Notes on visiting Auschwitz

by Sweeney on November 14, 2011

My fifth grade teacher, Mrs. Lieber, made our class of 34 kids stand up. One by one, she read off the list of reasons that people were killed in the holocaust. We were told to sit down when the description applied to us. In the end, I was one of two people left standing. It’s one of those classroom moments that will stick with me forever.

Remembering and forgetting were major themes of the weekend. I am taking a course called “Globalization, Memory, and Visual Culture,” though the middle of those three ideas is the most emphasized. While we do plenty of walking field trips around Paris to discuss the abundance of memorial demonstrations embedded into this city, the long weekend from classes was an ideal opportunity to visit a more profound site of memory: Auschwitz.

A concept echoed by nearly everyone in our group (which included other students from our university who are not in this course) was the sense that most of us went in expecting to feel certain things and were met with a completely different set of feelings and reactions.

Auschwitz

Entrance gate at Auschwitz 1.

I was surprised by how self-conscious I felt in that space. I had this moment, while walking around Auschwitz 1, where I was taking a picture and I couldn’t figure out why I was doing it.

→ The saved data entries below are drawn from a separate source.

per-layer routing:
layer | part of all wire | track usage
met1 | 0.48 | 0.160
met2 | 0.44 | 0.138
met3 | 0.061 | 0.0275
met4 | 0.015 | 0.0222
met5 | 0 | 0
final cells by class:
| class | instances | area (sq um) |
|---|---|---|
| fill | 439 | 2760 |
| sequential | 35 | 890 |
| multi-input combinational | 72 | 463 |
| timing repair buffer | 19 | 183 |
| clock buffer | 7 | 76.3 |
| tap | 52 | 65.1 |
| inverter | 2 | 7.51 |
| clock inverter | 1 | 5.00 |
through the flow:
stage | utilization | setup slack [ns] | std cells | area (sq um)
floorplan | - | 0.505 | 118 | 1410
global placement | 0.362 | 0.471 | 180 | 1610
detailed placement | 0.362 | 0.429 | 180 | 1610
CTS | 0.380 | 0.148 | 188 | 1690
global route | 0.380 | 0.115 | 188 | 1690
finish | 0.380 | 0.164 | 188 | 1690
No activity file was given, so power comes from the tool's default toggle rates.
==> design.v <==
module mch_enc_sync_gen(
    input   rst,
    input   clk,
    input   pls_1m,
    input   start,
    output  reg async,
    output  reg done
    );
reg pl0,pl1;     
reg st0,st1;     
reg [3:0] cnt;
always@(negedge rst, posedge clk)
begin
    if (rst == 0)
        begin
            async <= 1;  done <= 0;
        end   
    else if (pl0 & ~pl1)
        begin
            if (cnt < 11)
                async <= cnt[1];
            if ((cnt >= 11) & (cnt < 15))
                done <= 1;
            else
                done <= 0;
        end            
end
always@(negedge rst, posedge clk)
begin
    if (rst == 0)
        cnt <= 15;   
    else if (pl1 & ~pl0)
        if (st0 & ~st1)
            cnt <= 0;
        else if (cnt < 15)
            cnt <= cnt + 1; 
end
always@(negedge rst, posedge clk)
begin
    if (rst == 0)
        begin
            pl0 <= 0;   pl1 <= 0;   st0 <= 0;    st1 <= 0;
        end
    else
        begin
            pl0 <= pls_1m;  pl1 <= pl0;
            if (pl0 & ~pl1)
                begin
                    st0 <= start;   st1 <= st0;
                end
        end
end
endmodule
==> run.sh <==
#!/bin/bash
# OpenROAD 26Q1-2900-gdf79404cd8, Yosys 0.63+post, stock flow scripts
make -C /OpenROAD-flow-scripts/flow DESIGN_CONFIG=/design/flow/config.mk WORK_HOME=/design/flow/orfs finish
==> config.mk <==
export PLATFORM = sky130hd
export DESIGN_NAME = mch_enc_sync_gen
export DESIGN_NICKNAME = mch_enc_sync_gen
export VERILOG_FILES = /design/flow/design.v
export SDC_FILE = /design/flow/constraint.sdc
export NUM_CORES = 4
export LEC_CHECK = 1
export CORE_AREA = 10 10 75 75
export DIE_AREA = 0 0 85 85
==> constraint.sdc <==
current_design mch_enc_sync_gen

set clk_period 2.3
set clk_io_pct 0.2

create_clock -name clk0 -period $clk_period [get_ports {clk}]

set non_clock_inputs [all_inputs -no_clocks]
set_input_delay [expr $clk_period * $clk_io_pct] -clock clk0 $non_clock_inputs
set_output_delay [expr $clk_period * $clk_io_pct] -clock clk0 [all_outputs]
===== flow/config.mk =====
export PLATFORM = sky130hd
export DESIGN_NAME = sdram_controller
export DESIGN_NICKNAME = sdram_controller
export VERILOG_FILES = /design/flow/design.v
export SDC_FILE = /design/flow/constraint.sdc
export NUM_CORES = 4
export LEC_CHECK = 1
export CORE_UTILIZATION = 40

===== flow/constraint.sdc =====
current_design sdram_controller

set clk_period 3.0
set clk_io_pct 0.2

create_clock -name clk0 -period $clk_period [get_ports {clk}]

set non_clock_inputs [all_inputs -no_clocks]
set_input_delay [expr $clk_period * $clk_io_pct] -clock clk0 $non_clock_inputs
set_output_delay [expr $clk_period * $clk_io_pct] -clock clk0 [all_outputs]

===== flow/design.v =====
`timescale 1ns / 1ps
module sdram_controller(
    input        clk,        
    input        rst,        
    input        write,      
    input        sel,        
    input [31:0] in_data,    
    input [31:0] addr,       
    output reg [31:0] out_data,      
    output reg        ready,     
    input [31:0] read_data,  
    output reg       cs,             
    output reg       we,             
    output reg       ras,            
    output reg       cas,            
    output reg [1:0]  bank_select,   
    output reg [13:0] dram_addr,     
    output reg [31:0] write_data     
);
	reg [31:0] hold_in_data;    
	reg [31:0] hold_addr;       
	reg [3:0]  state;           
	localparam
	   IDLE          = 4'b0000,
       READ_ACT      = 4'b0001,
       READ_NOP0     = 4'b0010,
	   READ_CAS      = 4'b0011,
	   READ_NOP1     = 4'b0100,
	   READ_NOP2     = 4'b0101,
	   WRITE_ACT     = 4'b0110,
	   WRITE_NOP0    = 4'b0111,
	   WRITE_CAS     = 4'b1000,
	   WRITE_NOP1    = 4'b1001,
	   WRITE_NOP2    = 4'b1010;
	always @(posedge clk, posedge rst) begin
	   if(!rst) begin
	       case(state)
	           IDLE: begin
	               if(sel == 1'b1 && write == 1'b0) begin
	                   state <= READ_ACT;
	                   ready <= 1'b0;
	                   hold_addr <= addr;
	               end
	               else if(sel == 1'b1 && write == 1'b1) begin
	                   state <= WRITE_ACT;
	                   ready <= 1'b0;
	                   hold_in_data <= in_data;
	                   hold_addr <= addr;
	               end
	           end
	           READ_ACT: begin
	               state <= READ_NOP0;
	               cs <= 1'b0;
	               we <= 1'b1;
	               ras <= 1'b0;
	               cas <= 1'b1;
	               bank_select <= hold_addr[15:14];
	               dram_addr <= hold_addr[13:0];
	           end
	           READ_NOP0: begin
	               state <= READ_CAS;
	               cs <= 1'b0;
	               we <= 1'b1;
	               ras <= 1'b1;
	               cas <= 1'b1;
	           end
	           READ_CAS: begin
	               state <= READ_NOP1;
	               cs <= 1'b0;
	               we <= 1'b1;
	               ras <= 1'b1;
	               cas <= 1'b0;
	               bank_select <= hold_addr[15:14];
	               dram_addr <= {5'b0, hold_addr[24:16]};
	           end
	           READ_NOP1: begin
	               state <= READ_NOP2;
	               cs <= 1'b0;
	               we <= 1'b1;
	               ras <= 1'b1;
	               cas <= 1'b1;
	           end
	           READ_NOP2: begin
	               state <= IDLE;
	               cs <= 1'b1;
	               we <= 1'b1;
	               ras <= 1'b1;
	               cas <= 1'b1;
	               out_data <= read_data;
	               ready <= 1'b1;
	           end
	           WRITE_ACT: begin
	               state <= WRITE_NOP0;
	               cs <= 1'b0;
	               we <= 1'b1;
	               ras <= 1'b0;
	               cas <= 1'b1;
	               bank_select <= hold_addr[15:14];
	               dram_addr <= hold_addr[13:0];
	           end
	           WRITE_NOP0: begin
	               state <= WRITE_CAS;
	               cs <= 1'b0;
	               we <= 1'b1;
	               ras <= 1'b1;
	               cas <= 1'b1;
	           end
	           WRITE_CAS: begin
	               state <= WRITE_NOP1;
	               cs <= 1'b0;
	               we <= 1'b0;
	               ras <= 1'b1;
	               cas <= 1'b0;
	               bank_select <= hold_addr[15:14];
	               dram_addr <= {5'b0, hold_addr[24:16]};
	           end
	           WRITE_NOP1: begin
	               state <= WRITE_NOP2;
	               cs <= 1'b0;
	               we <= 1'b1;
	               ras <= 1'b1;
	               cas <= 1'b1;
	               write_data <= hold_in_data;
	           end
	           WRITE_NOP2: begin
	               state <= IDLE;
	               cs <= 1'b1;
	               we <= 1'b1;
	               ras <= 1'b1;
	               cas <= 1'b1;
	               ready <= 1'b1;
	           end
	           default: begin
	               state <= IDLE;
	               cs <= 1'b1;
	               we <= 1'b1;
	               ras <= 1'b1;
	               cas <= 1'b1;
	           end
	       endcase
	   end
	   else begin
	       state <= IDLE;
	       cs <= 1'b1;
	       we <= 1'b1;
	       ras <= 1'b1;
	       cas <= 1'b1;
	       bank_select <= 2'b0;
	       dram_addr <= 14'b0;
	       write_data <= 32'b0;
	       hold_in_data <= 32'b0;
	       hold_addr <= 32'b0;
	       out_data <= 32'b0;
	       ready <= 1'b0;
	   end
	end
endmodule
===== flow/config.mk =====
export PLATFORM = sky130hd
export DESIGN_NAME = top_module
export DESIGN_NICKNAME = top_module
export VERILOG_FILES = /design/flow/design.v
export SDC_FILE = /design/flow/constraint.sdc
export NUM_CORES = 4
export LEC_CHECK = 1
export CORE_UTILIZATION = 30

===== flow/constraint.sdc =====
current_design top_module

set clk_period 3.3
set clk_io_pct 0.2

create_clock -name clk0 -period $clk_period [get_ports {clk}]

set non_clock_inputs [all_inputs -no_clocks]
set_input_delay [expr $clk_period * $clk_io_pct] -clock clk0 $non_clock_inputs
set_output_delay [expr $clk_period * $clk_io_pct] -clock clk0 [all_outputs]

===== flow/design.v =====
`timescale 1ns / 1ps
module adder(
input clk,
input [9:0] a_i,
input [9:0] b_i,
input start_i,  
output [9:0] sum_result_o,
output states,
output reg flag
);
wire reg_bit0, reg_bit1;
wire first_carry;
wire fa_in;
reg [1:0] rega_o, regb_o;  
localparam idle = 1'b0;
localparam add = 1'b1;
reg [9:0] rega, regb;
reg [2:0] select;
reg state;
reg dff = 1'b0;
reg [9:0] sum_reg = 0;
fa fa1(rega_o[0], regb_o[0], dff, reg_bit0, first_carry);
fa fa2(rega_o[1], regb_o[1], first_carry, reg_bit1, fa_in);
assign sum_result_o = sum_reg;
assign states = state;
always @(posedge clk) begin
    dff <= #1 fa_in; 
    case (state)
        idle: begin
            select <= #1 3'b000;
            dff <= #1 0;
            flag = 0;
            if (start_i) begin
               rega <= #1 a_i;
               regb <= #1 b_i;
	           state <= #1 add;
            end
            else begin
                state <= #1 idle;
            end
        end
        add: begin
            sum_reg <= #1 {reg_bit1, reg_bit0, sum_reg[9:2]};
            if (select == 3'b100) begin
                select <= #1 0;
                state <= #1 idle;
                flag = 1;
            end
            else begin
            select <= #1 select + 3'b01;
            state <= #1 add;
            end
        end
        default: state <= #1 idle; 
    endcase
end
always @(*) begin
    if (state == add) begin
    if (select == 3'b000) begin
                rega_o[0] = rega[0];
                rega_o[1] = rega[1];
                regb_o[0] = regb[0];
                regb_o[1] = regb[1];
            end
            else if (select == 3'b001) begin
                rega_o[0] = rega[2];
                rega_o[1] = rega[3];
                regb_o[0] = regb[2];
                regb_o[1] = regb[3];
            end
            else if (select == 3'b010) begin
                rega_o[0] = rega[4];
                rega_o[1] = rega[5];
                regb_o[0] = regb[4];
                regb_o[1] = regb[5];
            end
            else if (select == 3'b011) begin
                rega_o[0] = rega[6];
                rega_o[1] = rega[7];
                regb_o[0] = regb[6];
                regb_o[1] = regb[7];
            end
            else if (select == 3'b100) begin
                rega_o[0] = rega[8];
                rega_o[1] = rega[9];
                regb_o[0] = regb[8];
                regb_o[1] = regb[9];
            end  
            else begin
                rega_o[0] = 0;
                rega_o[1] = 0;
                regb_o[0] = 0;
                regb_o[1] = 0;
            end
    end
    else begin
        rega_o[0] = 0;
        rega_o[1] = 0;
        regb_o[0] = 0;
        regb_o[1] = 0;      
    end
end
endmodule
`timescale 1ns / 1ps
module compr(
input [8:0] inpp0,
input [10:0] inpp1,
input [9:0] inl0,
input [11:0] inl1,
output [9:0] out0,
output [13:0] out1);
wire net_0_0;
wire [1:0] net_0_1;
wire [2:0] net_0_2;
wire [3:0] net_0_3;
wire [3:0] net_0_4;
wire [3:0] net_0_5;
wire [3:0] net_0_6;
wire [3:0] net_0_7;
wire [3:0] net_0_8;
wire [3:0] net_0_9;
wire [3:0] net_0_10;
wire [2:0] net_0_11;
wire net_0_12;
wire net_1_0;
wire net_1_1;
wire [1:0] net_1_2;
wire [2:0] net_1_3;
wire [2:0] net_1_4;
wire [2:0] net_1_5;
wire [2:0] net_1_6;
wire [2:0] net_1_7;
wire [2:0] net_1_8;
wire [2:0] net_1_9;
wire [2:0] net_1_10;
wire [1:0] net_1_11;
wire [1:0] net_1_12;
assign net_0_0 = inl1[0];
assign net_0_1 = {inl0[0],inl1[1]};
assign net_0_2 = {inl0[1],inl1[2],         inpp1[0]};
assign net_0_3 = {inl0[2],inl1[3],inpp0[0],inpp1[1]};
assign net_0_4 = {inl0[3],inl1[4],inpp0[1],inpp1[2]};
assign net_0_5 = {inl0[4],inl1[5],inpp0[2],inpp1[3]};
assign net_0_6 = {inl0[5],inl1[6],inpp0[3],inpp1[4]};
assign net_0_7 = {inl0[6],inl1[7],inpp0[4],inpp1[5]};
assign net_0_8 = {inl0[7],inl1[8],inpp0[5],inpp1[6]};
assign net_0_9 = {inl0[8],inl1[9],inpp0[6],inpp1[7]};
assign net_0_10 ={inl0[9],inl1[10],inpp0[7],inpp1[8]};
assign net_0_11 = {       inl1[11],inpp0[8],inpp1[9]};
assign net_0_12 = {inpp1[10]};
assign net_1_3[2] = net_0_3[3];
assign net_1_4[2] = net_0_4[3];
assign net_1_5[2] = net_0_5[3];
assign net_1_6[2] = net_0_6[3];
assign net_1_7[2] = net_0_7[3];
assign net_1_8[2] = net_0_8[3];
assign net_1_9[2] = net_0_9[3];
assign net_1_10[2] = net_0_10[3];
assign net_1_12[1] = net_0_12;
ha ha1(net_0_1[0],net_0_1[1],net_1_1,net_1_2[0]);
fa fa1(net_0_2[0],net_0_2[1],net_0_2[2],net_1_2[1],net_1_3[0]);
fa fa2(net_0_3[0],net_0_3[1],net_0_3[2],net_1_3[1],net_1_4[0]);
fa fa3(net_0_4[0],net_0_4[1],net_0_4[2],net_1_4[1],net_1_5[0]);
fa fa4(net_0_5[0],net_0_5[1],net_0_5[2],net_1_5[1],net_1_6[0]);
fa fa5(net_0_6[0],net_0_6[1],net_0_6[2],net_1_6[1],net_1_7[0]);
fa fa6(net_0_7[0],net_0_7[1],net_0_7[2],net_1_7[1],net_1_8[0]);
fa fa7(net_0_8[0],net_0_8[1],net_0_8[2],net_1_8[1],net_1_9[0]);
fa fa8(net_0_9[0],net_0_9[1],net_0_9[2],net_1_9[1],net_1_10[0]);
fa fa9(net_0_10[0],net_0_10[1],net_0_10[2],net_1_10[1],net_1_11[0]);
fa fa10(net_0_11[0],net_0_11[1],net_0_11[2],net_1_11[1],net_1_12[0]);
ha ha2(net_1_2[0],net_1_2[1],out1[2],out0[0]);
fa fa11(net_1_3[0],net_1_3[1],net_1_3[2],out1[3],out0[1]);
fa fa12(net_1_4[0],net_1_4[1],net_1_4[2],out1[4],out0[2]);
fa fa13(net_1_5[0],net_1_5[1],net_1_5[2],out1[5],out0[3]);
fa fa14(net_1_6[0],net_1_6[1],net_1_6[2],out1[6],out0[4]);
fa fa15(net_1_7[0],net_1_7[1],net_1_7[2],out1[7],out0[5]);
fa fa16(net_1_8[0],net_1_8[1],net_1_8[2],out1[8],out0[6]);
fa fa17(net_1_9[0],net_1_9[1],net_1_9[2],out1[9],out0[7]);
fa fa18(net_1_10[0],net_1_10[1],net_1_10[2],out1[10],out0[8]);
ha ha3(net_1_11[0],net_1_11[1],out1[11],out0[9]);
ha ha4(net_1_12[0],net_1_12[1],out1[12],out1[13]);
assign out1[0] = inl1[0];
assign out1[1] = net_1_1;
endmodule
`timescale 1ns / 1ps
module fa(
input a_i,
input b_i,
input c_i,
output s_o,
output c_o);
assign {c_o,s_o} = a_i + b_i + c_i;
endmodule
`timescale 1ns / 1ps
module ha(
input a_i,     
input b_i,     
output s_o,    
output c_o     
);
assign s_o = a_i ^ b_i;   
assign c_o = a_i & b_i;   
endmodule
`timescale 1ns / 1ps
module top_module(
input rst,
input clk,
input [9:0] A_i,
input [9:0] B_i,
output [19:0] res_o);
localparam idle = 1'b0, shift_and_compress = 1'b1;
reg state;
wire [9:0] inl0_next;  
wire [13:0] inl1_next;  
reg [8:0] inpp0;  
reg [10:0] inpp1;  
reg [9:0] inl0;  
reg [11:0] inl1;  
reg [9:0] adder_reg0;  
reg [9:0] adder_reg1;  
reg start_reg;  
wire adder_states;
wire add_flag;
reg [8:0] temp_reg = 9'b0;
reg [9:0] temp_reg1 = 10'b0;
reg [9:0] temp_reg2 = 10'b0;
reg [8:0] result0 = 9'b0;  
reg [10:0] result1;
wire [9:0] adder_result;
reg [1:0] two_bit_reg;  
reg [2:0] count;  
reg [2:0] select;  
compr Compressor(.inpp0(inpp0),.inpp1(inpp1),.inl0(inl0),.inl1(inl1),.out0(inl0_next),.out1(inl1_next));
adder Adder(.clk(clk),.a_i(adder_reg0),.b_i(adder_reg1),.start_i(start_reg),.sum_result_o(adder_result[9:0]),.states(adder_states), .flag(add_flag));
always @(posedge clk) begin 
if (add_flag == 1) begin
    result1[9:0] <= #1 adder_result;
    end
if (rst) begin
    inl0 <= #1 10'b0000000000;
    inl1 <= #1 12'b00000000000;
    state <= #1 shift_and_compress;
    start_reg <= #1 1'b0;
    count <= #1 0;
    select <= #1 3'b000;
end
else begin    
    case(state)
        idle: begin
                if (count == 5) begin
                count <= #1 0;
                result0 <= #1 temp_reg1[8:0];
                result1[10] <= #1 temp_reg1[9];
                end
                count <= #1 count + 1;
                select <= #1 3'b000;
                start_reg <= #1 1'b0;
                state <= #1 idle;
            end
        shift_and_compress: begin
            if (select == 3'b100) begin
                temp_reg1[9] <= #1 inl1[11];
                temp_reg1[8:0] <= #1 {inl1_next[2:0],temp_reg[8:3]};
                result0 <= #1 temp_reg1[8:0];
                result1[10] <= #1 temp_reg1[9];
                adder_reg0 <= #1 inl0_next;
                adder_reg1 <= #1 inl1_next[12:3];
                start_reg <= #1 1'b1;   
                state <= #1 idle;
            end
            else begin
                temp_reg <= #1 {inl1[1:0],temp_reg[8:2]};
                inl0 <= #1 inl0_next;
                inl1 <= #1 inl1_next[13:2];
                select <= #1 select + 3'b001;
                state <= #1 shift_and_compress;
            end
        end
        default: state <= #1 idle;
endcase
end
end
always @(*) begin
if (state == shift_and_compress) begin
    if (select == 3'b000) begin
        two_bit_reg[0] = B_i[0];
        two_bit_reg[1] = B_i[1];
    end
    else if (select == 3'b001) begin
        two_bit_reg[0] = B_i[2];
        two_bit_reg[1] = B_i[3];
    end
    else if (select == 3'b010) begin
        two_bit_reg[0] = B_i[4];
        two_bit_reg[1] = B_i[5];
    end
    else if (select == 3'b011) begin
        two_bit_reg[0] = B_i[6];
        two_bit_reg[1] = B_i[7];
    end
    else if (select == 3'b100) begin
        two_bit_reg[0] = B_i[8];
        two_bit_reg[1] = B_i[9];
    end  
    else begin
        two_bit_reg[0] = 0;
        two_bit_reg[1] = 0;
    end
        if (two_bit_reg[0] == 1'b1) begin
            inpp0 = A_i[9:1];   
            if (two_bit_reg[1] == 1) begin
                inpp1 = {A_i, A_i[0]};
            end
            else begin
                inpp1 = {10'b0, A_i[0]};
            end
        end
        else begin
            inpp0 = 0;
            if (two_bit_reg[1] == 1) begin
                inpp1 = {A_i, 1'b0};
            end
            else begin
                inpp1 = 0;
            end
         end
 end
 else begin
    inpp0 = 0;
    inpp1 = 0;
 end
 end
assign res_o = {result1, result0};
endmodule

===== flow/run.sh =====
#!/bin/bash
# OpenROAD 26Q1-2900-gdf79404cd8, Yosys 0.63+post, stock flow scripts
make -C /OpenROAD-flow-scripts/flow DESIGN_CONFIG=/design/flow/config.mk WORK_HOME=/design/flow/orfs finish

“Who is this for? Why are you doing this? What purpose will these serve?”

I couldn’t really answer those questions. I had this sense that I was either trying to mediate the experience and separate myself from it, or create some sort of production for later – the “Look, everyone, I went there!” sort of nonsense – or some other explanation that made me feel like it was time to put the camera away. I didn’t take it out much for the rest of the weekend.

In this course we spend a good deal of time discussing these questions of how one is supposed to interact with memorial spaces. Early on the course, we discussed the possibility of observing people around us interacting with this particular space. I thought about this and looked around at my group, looking for signs of their reactions, how they were responding to it. It almost immediately made me feel as though I was intruding on some profoundly personal territory; it made me feel a little ashamed.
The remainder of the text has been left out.